4. TeleQnA: 통신 지식 자체를 얼마나 이해하는가?


TeleQnA는 언어 모델이 통신 도메인을 얼마나 잘 이해하는지 측정하기 위해 만들어진 객관식 QA 벤치마크다.

총 10,000개의 문항으로 구성되며, 통신 용어, 연구 문헌, 3GPP와 IEEE 같은 표준화 기구의 문서, 세부 기술 명세까지 폭넓은 범위를 다루는데, 문항은 표준 문서와 연구 출판물에서 내용을 추출한 뒤 distractor를 포함한 객관식 형태로 생성되었고, 사람 검토자가 모호한 표현과 정답 오류를 필터링했다.

 

데이터셋은 Lexicon 500문항, Research Overview 2,000문항, Research Publications 4,500문항, Standards Overview 1,000문항, Standards Specifications 2,000문항으로 구성된다.

 

초기 평가에서 GPT-4는 전체 74.9%로 통신 전문가 평균 64.9%를 앞섰지만,

Standards Specifications 영역에서는 64.8%로 성능이 떨어졌고 RAG를 추가했을 때 결과가 개선되어 파라미터 지식만으로는 표준 세부사항을 충분히 처리하기 어렵다는 점을 보여주었다.

 

최근에는 특화 모델이 상단을 차지한 상태에서, 상용 모델들도 굉장히 성능이 향상되었다.

 

 

 

 

5. TeleTables: 3GPP 표 안의 정보를 이해하고 추론할 수 있는가?


TeleTables는 3GPP 기술 명세에 포함된 표를 LLM이 얼마나 잘 이해하고 추론하는지 평가한다.

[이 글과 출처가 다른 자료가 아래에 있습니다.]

$ cat src/rtl/instr_mem_pkg.sv
// Shared types and address helpers for the instruction fetch memory.
package instr_mem_pkg;

   typedef enum logic {
      ST_CLEAR = 1'b0,
      ST_RUN   = 1'b1
   } state_t;

   function automatic int unsigned bytes_per_word(input int unsigned instr_w);
      return instr_w / 8;
   endfunction

   // Instruction words are 16 or 32 bits, so the byte offset is 1 or 2 bits wide.
   function automatic logic [31:0] word_idx(input logic [31:0] addr, input int unsigned instr_w);
      return (bytes_per_word(instr_w) == 4) ? (addr >> 2) : (addr >> 1);
   endfunction

   function automatic logic is_aligned(input logic [31:0] addr, input int unsigned instr_w);
      return (addr & 32'(bytes_per_word(instr_w) - 1)) == 32'd0;
   endfunction

endpackage

$ cat src/rtl/instr_mem_array.sv
// Instruction storage: one synchronous write port, one asynchronous read port, no reset.
module instr_mem_array #(
   parameter int unsigned INSTR_W = 16,
   parameter int unsigned DEPTH   = 128,
   parameter int unsigned IDX_W   = 7
) (
   input  logic               clk,
   input  logic               we,
   input  logic [IDX_W-1:0]   waddr,
   input  logic [INSTR_W-1:0] wdata,
   input  logic [IDX_W-1:0]   raddr,
   output logic [INSTR_W-1:0] rdata
);

   logic [INSTR_W-1:0] mem [DEPTH];

   always_ff @(posedge clk) begin
      if (we) mem[waddr] <= wdata;
   end

   assign rdata = mem[raddr];

endmodule

$ cat src/rtl/instr_fetch_mem.sv
// IF-stage instruction memory: registered fetch with stall/flush, fault flags,
// program-load port and an optional post-reset clear sweep.
module instr_fetch_mem
   import instr_mem_pkg::*;
#(
   parameter int unsigned          ADDR_W     = 8,
   parameter int unsigned          INSTR_W    = 16,
   parameter int unsigned          DEPTH      = 128,
   parameter logic [INSTR_W-1:0]   NOP_WORD   = '0,
   parameter int unsigned          INIT_CLEAR = 1
) (
   input  logic               clk,
   input  logic               rst,
   input  logic               fetch_req,
   input  logic [ADDR_W-1:0]  fetch_addr,
   input  logic               stall,
   input  logic               flush,
   input  logic               prog_we,
   input  logic [ADDR_W-1:0]  prog_addr,
   input  logic [INSTR_W-1:0] prog_data,
   output logic               ready,
   output logic [INSTR_W-1:0] inst_out,
   output logic               inst_valid,
   output logic               misalign,
   output logic               oob
);

   localparam int unsigned IDX_W = (DEPTH > 1) ? $clog2(DEPTH) : 1;

   state_t             state_q, state_d;
   logic [IDX_W-1:0]   cnt_q, cnt_d;
   logic               ready_d, valid_d, mis_d, oob_d;
   logic [INSTR_W-1:0] out_d;

   logic [31:0]        f_idx, p_idx;
   logic               f_align, f_in, p_ok, bypass;
   logic               mem_we;
   logic [IDX_W-1:0]   mem_waddr;
   logic [INSTR_W-1:0] mem_wdata, rdata, fetch_data;

   // Address decode; indices at or beyond DEPTH are faults, never aliases.
   always_comb begin
      f_idx      = word_idx(32'(fetch_addr), INSTR_W);
      p_idx      = word_idx(32'(prog_addr), INSTR_W);
      f_align    = is_aligned(32'(fetch_addr), INSTR_W);
      f_in       = f_idx < DEPTH;
      p_ok       = ready && prog_we && is_aligned(32'(prog_addr), INSTR_W) && (p_idx < DEPTH);
      bypass     = p_ok && (p_idx == f_idx);
      fetch_data = bypass ? prog_data : rdata;
   end

   instr_mem_array #(
      .INSTR_W (INSTR_W),
      .DEPTH   (DEPTH),
      .IDX_W   (IDX_W)
   ) u_array (
      .clk   (clk),
      .we    (mem_we),
      .waddr (mem_waddr),
      .wdata (mem_wdata),
      .raddr (IDX_W'(f_idx)),
      .rdata (rdata)
   );

   // Next state, write mux and output-register next values.
   always_comb begin
      state_d   = state_q;
      cnt_d     = cnt_q;
      ready_d   = ready;
      out_d     = inst_out;
      valid_d   = inst_valid;
      mis_d     = misalign;
      oob_d     = oob;
      mem_we    = 1'b0;
      mem_waddr = IDX_W'(p_idx);
      mem_wdata = prog_data;

      case (state_q)
         ST_CLEAR: begin
            mem_we    = 1'b1;
            mem_waddr = cnt_q;
            mem_wdata = NOP_WORD;
            cnt_d     = cnt_q + IDX_W'(1);
            if (cnt_q == IDX_W'(DEPTH - 1)) begin
               state_d = ST_RUN;
               ready_d = 1'b1;
            end
         end
         ST_RUN: begin
            ready_d = 1'b1;
            mem_we  = p_ok;
         end
         default: state_d = ST_RUN;
      endcase

      // Flush beats stall; stall freezes every output register.
      if (flush) begin
         valid_d = 1'b0;
         mis_d   = 1'b0;
         oob_d   = 1'b0;
      end else if (!stall) begin
         if (ready && fetch_req) begin
            mis_d = !f_align;
            oob_d = !f_in;
            if (!f_align || !f_in) begin
               out_d   = NOP_WORD;
               valid_d = 1'b0;
            end else begin
               out_d   = fetch_data;
               valid_d = 1'b1;
            end
         end else begin
            valid_d = 1'b0;
            mis_d   = 1'b0;
            oob_d   = 1'b0;
         end
      end
   end

   always_ff @(posedge clk) begin
      if (rst) begin
         state_q    <= (INIT_CLEAR != 0) ? ST_CLEAR : ST_RUN;
         cnt_q      <= '0;
         ready      <= 1'b0;
         inst_out   <= NOP_WORD;
         inst_valid <= 1'b0;
         misalign   <= 1'b0;
         oob        <= 1'b0;
      end else begin
         state_q    <= state_d;
         cnt_q      <= cnt_d;
         ready      <= ready_d;
         inst_out   <= out_d;
         inst_valid <= valid_d;
         misalign   <= mis_d;
         oob        <= oob_d;
      end
   end

endmodule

총 13개의 Release 18·19 3GPP 문서에서 추출한 2,220개 표를 기반으로 500개의 객관식 문제가 만들어졌으며,

모델의 표준 내용 암묵 지식과 명시적 테이블 해석 능력을 동시에 테스트한다.

 

문제 생성 과정에서는 HTML, JSON, Markdown, PNG 이미지 네 가지 형식의 표를 사용해 기본 MCQ를 만들고,
독립 검증을 통과한 문항만 남긴 뒤 reasoning 모델을 이용해 더 어려운 multi-step 문제로 확장했다.

 

각 문항은 5개의 후보 답변, 정답, 해설, 난이도 플래그를 포함하며, 표는 HTML, JSON, Markdown, PNG의 네 가지 표현으로 제공된다.

 

공개 당시의 핵심 결과는 명확한데, 표 컨텍스트가 없으면 모델 평균 정확도는 약 35%에 불과했지만,
표가 제공되면 Qwen3-32B가 92.6%까지 도달했고 HTML이 가장 안정적인 포맷으로 나타났다.

 

현재에도 대부분의 모델들은 표의 정보 추출에 있어서 어려움을 보이고 있다.

 

 

 

6. TeleYAML: 자연어 의도를 실행 가능한 네트워크 설정으로 바꿀 수 있는가?


TeleYAML은 LLM이 통신 네트워크의 intent-to-configuration 작업을 얼마나 잘 수행하는지 평가하는 벤치마크다.

통신 엔지니어가 자연어로 내린 의도를 분석해 실제 장비 제어에 사용할 수 있는 YAML 설정 파일로 변환하는 능력을 측정한다.

 

이 작업은 단순한 텍스트 생성이 아니라 필드 구조, 파라미터 의존성, 값의 범위, 네트워크 구성 논리를 모두 만족해야 하는 구조화된 추론 문제다.

 

GSMA Open-Telco 리더보드에서 TeleYAML이 중요한 이유는 네트워크 자동화의 현실성을 직접 검증하기 때문이다.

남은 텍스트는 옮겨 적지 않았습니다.